The most famous living Irish cricketer will be a spectator only when Ireland play their third Test match and the first against England at Lord’s today. Eoin Morgan is still basking in the glory of captaining England to their World Cup triumph. Somehow Morgan’s story is characteristic of Ireland’s cricket history. When he transferred his loyalty to England, there seemed little likelihood that Ireland would ever play Test cricket, but then, though he has made two Test hundreds for England, it is in the One-Day game that he has excelled and it is success in limited-overs cricket which has elevated Ireland to Test match status. In cricketing terms Ireland has hitherto been a poor relation. Nevertheless, an Irishman is the only person to have played first-class cricket and won a Nobel Prize – Samuel Beckett of course.

Morgan may be a spectator at Lord’s today, but two of his Middlesex team-mates, Paul Stirling and Tim Murtagh will be playing for Ireland. Stirling is an audacious hitter, notably in white ball cricket; you might call him Ireland’s Jason Roy. Murtagh has taken 800 first-class wickets which, in the absence of Jimmy Anderson, is more than anyone in the England team. Nobody is more familiar with the vagaries of the Lord’s slope than Murtagh, and nobody in English cricket, except Anderson, has had more success at the home of cricket than he has. The Ireland team also includes the lofty fast bowler Boyd Rankin who played one Test for England in the last-but one disastrous Ashes tour of Australia, and Kevin O’Brien, famous for a century made off a mere 50 balls in Ireland’s defeat of England in the 2011 World Cup. This is not a team to be taken lightly.
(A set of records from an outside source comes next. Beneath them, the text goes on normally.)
From an optimization exercise on the open Yosys and OpenROAD flow, aimed at small area, a short achievable clock period and few clock cycles; shortcuts taken in it are not production practice.
The RTL was checked by simulation tests, not by an equivalence proof against the original design.

==> flow/design.v <==
package yuv_rgb_pkg;
   localparam int ADDR_W = 18;  
   localparam int DATA_W = 16;  
endpackage
`timescale 1ns/10ps
`timescale 1ns/10ps
`timescale 1ns/10ps
module csc_mac_unit (
   input  logic        is_y,
   input  logic        is_r,
   input  logic        is_g,
   input  logic        is_b,
   input  logic [7:0]  x1,
   input  logic [7:0]  x2,
   output logic [26:0] s,
   output logic [26:0] c
);
   logic [26:0] pp0;
   logic [26:0] t0y;
   logic [26:0] t0r;
   logic [26:0] t0g;
   logic [26:0] t0b;
   logic [26:0] pp1;
   logic [26:0] t1y;
   logic [26:0] t1r;
   logic [26:0] t1g;
   logic [26:0] t1b;
   logic [26:0] pp2;
   logic [26:0] t2y;
   logic [26:0] t2r;
   logic [26:0] t2g;
   logic [26:0] t2b;
   logic [7:0] q0;
   logic [7:0] q1;
   logic [7:0] q2;
   logic [7:0] q3;
   logic [7:0] q4;
   logic s0, c0;
   logic s1, c1;
   logic s2, c2;
   logic s3, c3;
   logic s4, c4;
   logic s5, c5;
   logic s6, c6;
   logic s7, c7;
   logic s8, c8;
   logic s9, c9;
   logic s10, c10;
   logic s11, c11;
   logic s12, c12;
   logic s13, c13;
   logic s14, c14;
   logic s15, c15;
   logic s16, c16;
   logic s17, c17;
   logic s18, c18;
   logic s19, c19;
   logic s20, c20;
   logic s21, c21;
   logic s22, c22;
   logic s23, c23;
   logic s24, c24;
   logic s25, c25;
   logic s26, c26;
   logic s27, c27;
   logic s28, c28;
   logic s29, c29;
   logic s30, c30;
   logic s31, c31;
   logic s32, c32;
   logic s33, c33;
   logic s34, c34;
   logic s35, c35;
   logic s36, c36;
   logic s37, c37;
   logic s38, c38;
   logic s39, c39;
   logic s40, c40;
   logic s41, c41;
   logic s42, c42;
   logic s43, c43;
   logic s44, c44;
   logic s45, c45;
   logic s46, c46;
   logic s47, c47;
   logic s48, c48;
   logic s49, c49;
   logic s50, c50;
   logic s51, c51;
   logic s52, c52;
   logic s53, c53;
   logic s54, c54;
   logic s55, c55;
   logic s56, c56;
   logic s57, c57;
   logic s58, c58;
   logic s59, c59;
   logic s60, c60;
   logic s61, c61;
   logic s62, c62;
   logic s63, c63;
   assign t0y = ({27{x1[2:0] == 3'd1}} & 27'd76284) |
      ({27{x1[2:0] == 3'd2}} & 27'd152568) |
      ({27{x1[2:0] == 3'd3}} & 27'd228852) |
      ({27{x1[2:0] == 3'd4}} & 27'd305136) |
      ({27{x1[2:0] == 3'd5}} & 27'd381420) |
      ({27{x1[2:0] == 3'd6}} & 27'd457704) |
      ({27{x1[2:0] == 3'd7}} & 27'd533988);
   assign t0r = ({27{x1[2:0] == 3'd0}} & 27'd119609024) |
      ({27{x1[2:0] == 3'd1}} & 27'd119713619) |
      ({27{x1[2:0] == 3'd2}} & 27'd119818214) |
      ({27{x1[2:0] == 3'd3}} & 27'd119922809) |
      ({27{x1[2:0] == 3'd4}} & 27'd120027404) |
      ({27{x1[2:0] == 3'd5}} & 27'd120131999) |
      ({27{x1[2:0] == 3'd6}} & 27'd120236594) |
      ({27{x1[2:0] == 3'd7}} & 27'd120341189);
   assign t0g = ({27{x1[2:0] == 3'd0}} & 27'd118977697) |
      ({27{x1[2:0] == 3'd1}} & 27'd118952073) |
      ({27{x1[2:0] == 3'd2}} & 27'd118926449) |
      ({27{x1[2:0] == 3'd3}} & 27'd118900825) |
      ({27{x1[2:0] == 3'd4}} & 27'd118875201) |
      ({27{x1[2:0] == 3'd5}} & 27'd118849577) |
      ({27{x1[2:0] == 3'd6}} & 27'd118823953) |
      ({27{x1[2:0] == 3'd7}} & 27'd118798329);
   assign t0b = ({27{x1[2:0] == 3'd0}} & 27'd116069056) |
      ({27{x1[2:0] == 3'd1}} & 27'd116201307) |
      ({27{x1[2:0] == 3'd2}} & 27'd116333558) |
      ({27{x1[2:0] == 3'd3}} & 27'd116465809) |
      ({27{x1[2:0] == 3'd4}} & 27'd116598060) |
      ({27{x1[2:0] == 3'd5}} & 27'd116730311) |
      ({27{x1[2:0] == 3'd6}} & 27'd116862562) |
      ({27{x1[2:0] == 3'd7}} & 27'd116994813);
   assign pp0 = ({27{is_y}} & t0y) | ({27{is_r}} & t0r) | ({27{is_g}} & t0g) | ({27{is_b}} & t0b);
   assign t1y = ({27{x1[5:3] == 3'd1}} & 27'd610272) |
      ({27{x1[5:3] == 3'd2}} & 27'd1220544) |
      ({27{x1[5:3] == 3'd3}} & 27'd1830816) |
      ({27{x1[5:3] == 3'd4}} & 27'd2441088) |
      ({27{x1[5:3] == 3'd5}} & 27'd3051360) |
      ({27{x1[5:3] == 3'd6}} & 27'd3661632) |
      ({27{x1[5:3] == 3'd7}} & 27'd4271904);
   assign t1r = ({27{x1[5:3] == 3'd1}} & 27'd836760) |
      ({27{x1[5:3] == 3'd2}} & 27'd1673520) |
      ({27{x1[5:3] == 3'd3}} & 27'd2510280) |
      ({27{x1[5:3] == 3'd4}} & 27'd3347040) |
      ({27{x1[5:3] == 3'd5}} & 27'd4183800) |
      ({27{x1[5:3] == 3'd6}} & 27'd5020560) |
      ({27{x1[5:3] == 3'd7}} & 27'd5857320);
   assign t1g = ({27{x1[5:3] == 3'd0}} & 27'd1434944) |
      ({27{x1[5:3] == 3'd1}} & 27'd1229952) |
      ({27{x1[5:3] == 3'd2}} & 27'd1024960) |
      ({27{x1[5:3] == 3'd3}} & 27'd819968) |
      ({27{x1[5:3] == 3'd4}} & 27'd614976) |
      ({27{x1[5:3] == 3'd5}} & 27'd409984) |
      ({27{x1[5:3] == 3'd6}} & 27'd204992);
   assign t1b = ({27{x1[5:3] == 3'd1}} & 27'd1058008) |
      ({27{x1[5:3] == 3'd2}} & 27'd2116016) |
      ({27{x1[5:3] == 3'd3}} & 27'd3174024) |
      ({27{x1[5:3] == 3'd4}} & 27'd4232032) |
      ({27{x1[5:3] == 3'd5}} & 27'd5290040) |
      ({27{x1[5:3] == 3'd6}} & 27'd6348048) |
      ({27{x1[5:3] == 3'd7}} & 27'd7406056);
   assign pp1 = ({27{is_y}} & t1y) | ({27{is_r}} & t1r) | ({27{is_g}} & t1g) | ({27{is_b}} & t1b);
   assign t2y = ({27{x1[7:6] == 2'd1}} & 27'd4882176) |
      ({27{x1[7:6] == 2'd2}} & 27'd9764352) |
      ({27{x1[7:6] == 2'd3}} & 27'd14646528);
   assign t2r = ({27{x1[7:6] == 2'd1}} & 27'd6694080) |
      ({27{x1[7:6] == 2'd2}} & 27'd13388160) |
      ({27{x1[7:6] == 2'd3}} & 27'd20082240);
   assign t2g = ({27{x1[7:6] == 2'd0}} & 27'd4919808) |
      ({27{x1[7:6] == 2'd1}} & 27'd3279872) |
      ({27{x1[7:6] == 2'd2}} & 27'd1639936);
   assign t2b = ({27{x1[7:6] == 2'd1}} & 27'd8464064) |
      ({27{x1[7:6] == 2'd2}} & 27'd16928128) |
      ({27{x1[7:6] == 2'd3}} & 27'd25392192);
   assign pp2 = ({27{is_y}} & t2y) | ({27{is_r}} & t2r) | ({27{is_g}} & t2g) | ({27{is_b}} & t2b);
   assign q0 = {8{is_g}} & ~x2;
   assign q1 = {8{is_g}} & x2;
   assign q2 = {8{is_g}} & ~x2;
   assign q3 = {8{is_g}} & ~x2;
   assign q4 = {8{is_g}} & ~x2;
   assign s0 = pp0[6] ^ pp1[6];
   assign c0 = pp0[6] & pp1[6];
   assign s1 = pp0[7] ^ pp1[7] ^ pp2[7];
   assign c1 = (pp0[7] & pp1[7]) | (pp0[7] & pp2[7]) | (pp1[7] & pp2[7]);
   assign s2 = pp0[8] ^ pp1[8];
   assign c2 = pp0[8] & pp1[8];
   assign s3 = pp0[9] ^ pp1[9];
   assign c3 = pp0[9] & pp1[9];
   assign s4 = pp0[10] ^ pp1[10];
   assign c4 = pp0[10] & pp1[10];
   assign s5 = pp0[11] ^ pp1[11];
   assign c5 = pp0[11] & pp1[11];
   assign s6 = pp0[12] ^ pp1[12] ^ pp2[12];
   assign c6 = (pp0[12] & pp1[12]) | (pp0[12] & pp2[12]) | (pp1[12] & pp2[12]);
   assign s7 = pp0[13] ^ pp1[13];
   assign c7 = pp0[13] & pp1[13];
   assign s8 = pp0[14] ^ pp1[14] ^ pp2[14];
   assign c8 = (pp0[14] & pp1[14]) | (pp0[14] & pp2[14]) | (pp1[14] & pp2[14]);
   assign s9 = pp0[15] ^ pp1[15] ^ pp2[15];
   assign c9 = (pp0[15] & pp1[15]) | (pp0[15] & pp2[15]) | (pp1[15] & pp2[15]);
   assign s10 = pp0[16] ^ pp1[16] ^ pp2[16];
   assign c10 = (pp0[16] & pp1[16]) | (pp0[16] & pp2[16]) | (pp1[16] & pp2[16]);
   assign s11 = q0[0] ^ q1[2];
   assign c11 = q0[0] & q1[2];
   assign s12 = pp0[17] ^ pp1[17] ^ pp2[17];
   assign c12 = (pp0[17] & pp1[17]) | (pp0[17] & pp2[17]) | (pp1[17] & pp2[17]);
   assign s13 = q0[1] ^ q1[3] ^ q2[5];
   assign c13 = (q0[1] & q1[3]) | (q0[1] & q2[5]) | (q1[3] & q2[5]);
   assign s14 = pp0[18] ^ pp1[18] ^ pp2[18];
   assign c14 = (pp0[18] & pp1[18]) | (pp0[18] & pp2[18]) | (pp1[18] & pp2[18]);
   assign s15 = q0[2] ^ q1[4] ^ q2[6];
   assign c15 = (q0[2] & q1[4]) | (q0[2] & q2[6]) | (q1[4] & q2[6]);
   assign s16 = pp0[19] ^ pp1[19] ^ pp2[19];
   assign c16 = (pp0[19] & pp1[19]) | (pp0[19] & pp2[19]) | (pp1[19] & pp2[19]);
   assign s17 = q0[3] ^ q1[5] ^ q2[7];
   assign c17 = (q0[3] & q1[5]) | (q0[3] & q2[7]) | (q1[5] & q2[7]);
   assign s18 = pp0[20] ^ pp1[20] ^ pp2[20];
   assign c18 = (pp0[20] & pp1[20]) | (pp0[20] & pp2[20]) | (pp1[20] & pp2[20]);
   assign s19 = q0[4] ^ q1[6];
   assign c19 = q0[4] & q1[6];
   assign s20 = pp0[21] ^ pp1[21] ^ pp2[21];
   assign c20 = (pp0[21] & pp1[21]) | (pp0[21] & pp2[21]) | (pp1[21] & pp2[21]);
   assign s21 = q0[5] ^ q1[7];
   assign c21 = q0[5] & q1[7];
   assign s22 = pp0[22] ^ pp1[22] ^ pp2[22];
   assign c22 = (pp0[22] & pp1[22]) | (pp0[22] & pp2[22]) | (pp1[22] & pp2[22]);
   assign s23 = pp0[5] ^ pp1[5];
   assign c23 = pp0[5] & pp1[5];
   assign s24 = pp2[6] ^ q3[1] ^ q4[6];
   assign c24 = (pp2[6] & q3[1]) | (pp2[6] & q4[6]) | (q3[1] & q4[6]);
   assign s25 = q3[2] ^ q4[7] ^ c0;
   assign c25 = (q3[2] & q4[7]) | (q3[2] & c0) | (q4[7] & c0);
   assign s26 = pp2[8] ^ q3[3] ^ c1;
   assign c26 = (pp2[8] & q3[3]) | (pp2[8] & c1) | (q3[3] & c1);
   assign s27 = pp2[9] ^ q3[4] ^ c2;
   assign c27 = (pp2[9] & q3[4]) | (pp2[9] & c2) | (q3[4] & c2);
   assign s28 = pp2[10] ^ q3[5] ^ c3;
   assign c28 = (pp2[10] & q3[5]) | (pp2[10] & c3) | (q3[5] & c3);
   assign s29 = pp2[11] ^ q3[6] ^ c4;
   assign c29 = (pp2[11] & q3[6]) | (pp2[11] & c4) | (q3[6] & c4);
   assign s30 = q2[0] ^ q3[7] ^ c5;
   assign c30 = (q2[0] & q3[7]) | (q2[0] & c5) | (q3[7] & c5);
   assign s31 = pp2[13] ^ q2[1] ^ c6;
   assign c31 = (pp2[13] & q2[1]) | (pp2[13] & c6) | (q2[1] & c6);
   assign s32 = q1[0] ^ q2[2] ^ c7;
   assign c32 = (q1[0] & q2[2]) | (q1[0] & c7) | (q2[2] & c7);
   assign s33 = q1[1] ^ q2[3] ^ c8;
   assign c33 = (q1[1] & q2[3]) | (q1[1] & c8) | (q2[3] & c8);
   assign s34 = q2[4] ^ c9 ^ s10;
   assign c34 = (q2[4] & c9) | (q2[4] & s10) | (c9 & s10);
   assign s35 = c10 ^ c11 ^ s12;
   assign c35 = (c10 & c11) | (c10 & s12) | (c11 & s12);
   assign s36 = c12 ^ c13 ^ s14;
   assign c36 = (c12 & c13) | (c12 & s14) | (c13 & s14);
   assign s37 = c14 ^ c15 ^ s16;
   assign c37 = (c14 & c15) | (c14 & s16) | (c15 & s16);
   assign s38 = c16 ^ c17 ^ s18;
   assign c38 = (c16 & c17) | (c16 & s18) | (c17 & s18);
   assign s39 = c18 ^ c19 ^ s20;
   assign c39 = (c18 & c19) | (c18 & s20) | (c19 & s20);
   assign s40 = q0[6] ^ c20 ^ c21;
   assign c40 = (q0[6] & c20) | (q0[6] & c21) | (c20 & c21);
   assign s41 = pp0[23] ^ pp2[23] ^ q0[7];
   assign c41 = (pp0[23] & pp2[23]) | (pp0[23] & q0[7]) | (pp2[23] & q0[7]);
   assign s42 = pp0[3] ^ pp1[3];
   assign c42 = pp0[3] & pp1[3];
   assign s43 = pp0[4] ^ pp1[4] ^ q4[4];
   assign c43 = (pp0[4] & pp1[4]) | (pp0[4] & q4[4]) | (pp1[4] & q4[4]);
   assign s44 = q3[0] ^ q4[5] ^ s23;
   assign c44 = (q3[0] & q4[5]) | (q3[0] & s23) | (q4[5] & s23);
   assign s45 = s0 ^ c23 ^ s24;
   assign c45 = (s0 & c23) | (s0 & s24) | (c23 & s24);
   assign s46 = s1 ^ c24 ^ s25;
   assign c46 = (s1 & c24) | (s1 & s25) | (c24 & s25);
   assign s47 = s2 ^ c25 ^ s26;
   assign c47 = (s2 & c25) | (s2 & s26) | (c25 & s26);
   assign s48 = s3 ^ c26 ^ s27;
   assign c48 = (s3 & c26) | (s3 & s27) | (c26 & s27);
   assign s49 = s4 ^ c27 ^ s28;
   assign c49 = (s4 & c27) | (s4 & s28) | (c27 & s28);
   assign s50 = s5 ^ c28 ^ s29;
   assign c50 = (s5 & c28) | (s5 & s29) | (c28 & s29);
   assign s51 = s6 ^ c29 ^ s30;
   assign c51 = (s6 & c29) | (s6 & s30) | (c29 & s30);
   assign s52 = s7 ^ c30 ^ s31;
   assign c52 = (s7 & c30) | (s7 & s31) | (c30 & s31);
   assign s53 = s8 ^ c31 ^ s32;
   assign c53 = (s8 & c31) | (s8 & s32) | (c31 & s32);
   assign s54 = s9 ^ c32 ^ s33;
   assign c54 = (s9 & c32) | (s9 & s33) | (c32 & s33);
   assign s55 = s11 ^ c33 ^ s34;
   assign c55 = (s11 & c33) | (s11 & s34) | (c33 & s34);
   assign s56 = s13 ^ c34 ^ s35;
   assign c56 = (s13 & c34) | (s13 & s35) | (c34 & s35);
   assign s57 = s15 ^ c35 ^ s36;
   assign c57 = (s15 & c35) | (s15 & s36) | (c35 & s36);
   assign s58 = s17 ^ c36 ^ s37;
   assign c58 = (s17 & c36) | (s17 & s37) | (c36 & s37);
   assign s59 = s19 ^ c37 ^ s38;
   assign c59 = (s19 & c37) | (s19 & s38) | (c37 & s38);
   assign s60 = s21 ^ c38 ^ s39;
   assign c60 = (s21 & c38) | (s21 & s39) | (c38 & s39);
   assign s61 = s22 ^ c39 ^ s40;
   assign c61 = (s22 & c39) | (s22 & s40) | (c39 & s40);
   assign s62 = c22 ^ c40 ^ s41;
   assign c62 = (c22 & c40) | (c22 & s41) | (c40 & s41);
   assign s63 = pp0[24] ^ pp2[24] ^ c41;
   assign c63 = (pp0[24] & pp2[24]) | (pp0[24] & c41) | (pp2[24] & c41);
   assign s = {pp0[26], pp0[25], c62, c61, c60, c59, c58, c57, c56, c55, c54, c53, c52, c51, c50, c49, c48, c47, c46, c45, c44, c43, c42, q4[3], pp0[2], pp0[1], pp0[0]};
   assign c = {1'b0, c63, s63, s62, s61, s60, s59, s58, s57, s56, s55, s54, s53, s52, s51, s50, s49, s48, s47, s46, s45, s44, s43, s42, q4[2], q4[1], q4[0]};
endmodule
Cricket has a long history in Ireland. Introduced there, as in Scotland, by Army regiments, it flourished in the nineteenth century. The growth of Irish Nationalism saw it condemned as “a foreign game” like both Rugby and Association football. The Gaelic Athletics Association (GAA) not only prohibited the use of its grounds and sports facilities by “foreign” or “garrison” games, but also Rule 27 of its constitution forbade members of the GAA from taking part in such games either as players or spectators. Naturally this rule, which was not rescinded till 1971, had a damaging impact on Irish cricket which could only be a minority sport.
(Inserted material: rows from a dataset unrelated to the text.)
Source: an optimization exercise on an open RTL-to-GDS flow (aim: small area). Production flows keep margins and buffers that such runs may drop. The RTL was checked by simulation tests, not by an equivalence proof against the original design. Power is estimated from default activity; no workload was simulated.

==> 12-14: inputs <==
==> flow/design.v <==
module gpio_mux_ctrl #(
   parameter int          NUM_TEAMS    = 12,
   parameter int          NUM_PINS     = 34,
   parameter logic [31:0] BASE_ADDR    = 32'h3000_0000,
   parameter int          BLANK_CYCLES = 4
) (
   input  logic                          wb_clk_i,
   input  logic                          wb_rst_ni,
   input  logic                          wbs_stb_i,
   input  logic                          wbs_cyc_i,
   input  logic                          wbs_we_i,
   input  logic [3:0]                    wbs_sel_i,
   input  logic [31:0]                   wbs_dat_i,
   input  logic [31:0]                   wbs_adr_i,
   output logic                          wbs_ack_o,
   output logic [31:0]                   wbs_dat_o,
   input  logic [NUM_TEAMS*NUM_PINS-1:0] designs_gpio_out,
   input  logic [NUM_TEAMS*NUM_PINS-1:0] designs_gpio_oeb,
   output logic [NUM_PINS-1:0]           gpio_out,
   output logic [NUM_PINS-1:0]           gpio_oeb,
   output logic                          busy_o
);
   localparam int NUM_WORDS = (NUM_PINS + 3) / 4;
   localparam logic [5:0] CTRL_WORD = 6'h20;
   function automatic logic [3:0] enc(input logic [7:0] v);
      logic lowgrp;
      if (v > 8'd12) begin
         enc = 4'd0;
      end else begin
         lowgrp = (v[3:2] == 2'b00) & (v[1:0] != 2'b00);
         enc = {v[3] | lowgrp, v[2] | lowgrp, v[1:0]};
      end
   endfunction
   function automatic logic [3:0] dec(input logic [3:0] c);
      if ((c[3:2] == 2'b11) && (c[1:0] != 2'b00)) begin
         dec = {2'b00, c[1:0]};
      end else begin
         dec = c;
      end
   endfunction
   logic [2:0]                cnt_r;
   logic [NUM_PINS-1:0]       blank_r;
   logic [NUM_PINS-1:0][3:0]  shadow_r;
   logic [NUM_PINS-1:0][3:0]  active_r;
   logic                      ack_r;
   logic [3:0][3:0]           dat_r;
   logic                      req_s;
   logic                      hit_s;
   logic [5:0]                word_s;
   logic                      wr_s;
   logic                      busy_s;
   logic                      last_s;
   logic                      any_diff_s;
   logic                      commit_s;
   logic                      commit_n_s;
   logic                      keep_s;
   logic [NUM_PINS-1:0]       diff_s;
   logic [NUM_PINS-1:0][3:0]  shadow_d_s;
   logic [NUM_PINS-1:0][3:0]  active_d_s;
   logic [NUM_PINS-1:0]       blank_d_s;
   logic [3:0][3:0]           wcode_s;
   logic [3:0]                bsel_s, bsel_n_s;
   logic [NUM_WORDS-1:0]      wsel_s, wsel_n_s;
   logic [NUM_WORDS-1:0]      rsel_s;
   logic                      rctl_s;
   logic [NUM_WORDS*4-1:0][3:0] shadow_pad_s;
   logic [3:0][3:0]           rcode_s;
   logic [3:0][3:0]           rd_s;
   assign req_s      = wbs_stb_i & wbs_cyc_i & ~ack_r;
   assign hit_s      = (wbs_adr_i[31:8] == BASE_ADDR[31:8]);
   assign word_s     = wbs_adr_i[7:2];
   assign wr_s       = req_s & wbs_we_i & hit_s;
   assign busy_s     = (cnt_r != 3'd0);
   assign last_s     = cnt_r[0] & ~cnt_r[1];
   assign any_diff_s = |diff_s;
   assign commit_s   = wr_s & (word_s == CTRL_WORD) & wbs_sel_i[0] & wbs_dat_i[0] & ~busy_s;
   assign commit_n_s = ~commit_s;
   assign keep_s     = ~last_s & ~commit_s;
   for (genvar b = 0; b < 4; b++) begin : g_lane
      assign wcode_s[b]  = enc(wbs_dat_i[8*b +: 8]);
      assign bsel_s[b]   = wr_s & wbs_sel_i[b];
      assign bsel_n_s[b] = ~bsel_s[b];
   end
   for (genvar k = 0; k < NUM_WORDS; k++) begin : g_wsel
      assign wsel_s[k]   = (word_s == 6'(k));
      assign wsel_n_s[k] = ~wsel_s[k];
   end
   for (genvar p = 0; p < NUM_PINS; p++) begin : g_pin
      localparam int         BYTE = p % 4;
      localparam logic [5:0] WORD = 6'(p / 4);
      logic       we, we_n;
      logic       s1, s2, s3, unown, own;
      logic [3:0] zo, ze;
      logic       mo, me;
      gmc_nand2 u_wn (.a(wsel_s[p/4]), .b(bsel_s[BYTE]), .y(we_n));
      gmc_nor2  u_we (.a(wsel_n_s[p/4]), .b(bsel_n_s[BYTE]), .y(we));
      for (genvar i = 0; i < 4; i++) begin : g_bit
         gmc_ao22 u_sh (.a1(we), .a2(wcode_s[BYTE][i]), .b1(we_n), .b2(shadow_r[p][i]),
                        .y(shadow_d_s[p][i]));
         gmc_ao22 u_ac (.a1(commit_s), .a2(shadow_r[p][i]), .b1(commit_n_s),
                        .b2(active_r[p][i]), .y(active_d_s[p][i]));
      end
      gmc_ne4 u_ne (.a(shadow_r[p]), .b(active_r[p]), .y(diff_s[p]));
      gmc_ao22 u_bl (.a1(commit_s), .a2(diff_s[p]), .b1(keep_s), .b2(blank_r[p]),
                     .y(blank_d_s[p]));
      gmc_nor2b u_s1 (.a(active_r[p][3]), .bn(active_r[p][2]), .y(s1));
      gmc_nor2b u_s2 (.a(active_r[p][2]), .bn(active_r[p][3]), .y(s2));
      gmc_and2  u_s3 (.a(active_r[p][3]), .b(active_r[p][2]), .y(s3));
      gmc_nor2  u_un (.a(active_r[p][3]), .b(active_r[p][2]), .y(unown));
      gmc_nor2  u_ow (.a(unown), .b(blank_r[p]), .y(own));
      for (genvar l = 0; l < 4; l++) begin : g_lo
         localparam int T1 = 3 + l;
         localparam int T2 = 7 + l;
         localparam int T3 = (l == 0) ? 11 : l - 1;
         gmc_aoi222 u_o (.s1(s1), .s2(s2), .s3(s3),
                         .d1(designs_gpio_out[T1*NUM_PINS + p]),
                         .d2(designs_gpio_out[T2*NUM_PINS + p]),
                         .d3(designs_gpio_out[T3*NUM_PINS + p]), .y(zo[l]));
         gmc_aoi222 u_e (.s1(s1), .s2(s2), .s3(s3),
                         .d1(designs_gpio_oeb[T1*NUM_PINS + p]),
                         .d2(designs_gpio_oeb[T2*NUM_PINS + p]),
                         .d3(designs_gpio_oeb[T3*NUM_PINS + p]), .y(ze[l]));
      end
      gmc_mux4 u_mo (.d(zo), .s(active_r[p][1:0]), .y(mo));
      gmc_mux4 u_me (.d(ze), .s(active_r[p][1:0]), .y(me));
      gmc_nor2 u_io (.a(mo), .b(blank_r[p]), .y(gpio_out[p]));
      gmc_nand2 u_ie (.a(me), .b(own), .y(gpio_oeb[p]));
      assign shadow_pad_s[p] = shadow_r[p];
   end
   for (genvar p = NUM_PINS; p < NUM_WORDS*4; p++) begin : g_pad
      assign shadow_pad_s[p] = 4'd0;
   end
   for (genvar k = 0; k < NUM_WORDS; k++) begin : g_rsel
      assign rsel_s[k] = req_s & hit_s & (word_s == 6'(k));
   end
   assign rctl_s = req_s & hit_s & (word_s == CTRL_WORD) & busy_s;
   for (genvar b = 0; b < 4; b++) begin : g_rd
      for (genvar i = 0; i < 4; i++) begin : g_bit
         logic [NUM_WORDS-1:0] col;
         for (genvar k = 0; k < NUM_WORDS; k++) begin : g_w
            assign col[k] = shadow_pad_s[4*k + b][i];
         end
         if (b < NUM_PINS - 4*(NUM_WORDS-1)) begin : g_9
            gmc_andor9 u_ao (.s(rsel_s), .d(col), .y(rcode_s[b][i]));
         end else begin : g_8
            gmc_andor8 u_ao (.s(rsel_s[7:0]), .d(col[7:0]), .y(rcode_s[b][i]));
         end
      end
      if (b == 0) begin : g_ctl
         assign rd_s[b] = dec(rcode_s[b]) | {2'b00, rctl_s, 1'b0};
      end else begin : g_dat
         assign rd_s[b] = dec(rcode_s[b]);
      end
   end
   always_ff @(posedge wb_clk_i or negedge wb_rst_ni) begin
      if (!wb_rst_ni) begin
         ack_r <= 1'b0;
         dat_r <= '0;
      end else begin
         ack_r <= req_s;
         dat_r <= rd_s;
      end
   end
   always_ff @(posedge wb_clk_i or negedge wb_rst_ni) begin
      if (!wb_rst_ni) begin
         cnt_r <= 3'd0;
      end else if (busy_s) begin
         cnt_r <= {~cnt_r[0], cnt_r[2], cnt_r[1]};
      end else begin
         cnt_r <= {commit_s & any_diff_s, 1'b0, commit_s & ~any_diff_s};
      end
   end
   always_ff @(posedge wb_clk_i or negedge wb_rst_ni) begin
      if (!wb_rst_ni) begin
         shadow_r <= '0;
         active_r <= '0;
      end else begin
         shadow_r <= shadow_d_s;
         active_r <= active_d_s;
      end
   end
   always_ff @(posedge wb_clk_i) begin
      blank_r <= blank_d_s;
   end
   for (genvar b = 0; b < 4; b++) begin : g_dat
      assign wbs_dat_o[8*b +: 8] = {4'd0, dat_r[b]};
   end
   assign wbs_ack_o = ack_r;
   assign busy_o    = busy_s;
endmodule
Irish Cricket, like Rugby Union and, for more than twenty years football, took no heed of the 1922 Partition of Ireland and remained an All-Ireland sport. Nevertheless, opportunities were limited and the only regular first-class match was the annual three-day international against Scotland. This being the case it’s probable that the majority of both Irish and Scottish cricket fans identified with England and supported England in Test cricket. This may have changed, or be changing, now that Ireland has been granted Test-match status by the ICC, a promotion that Scotland is some way short of attaining. Even so, today’s is only Ireland’s third Test and it may be some time yet before Ireland is accorded a proper 3-match Test series against anyone.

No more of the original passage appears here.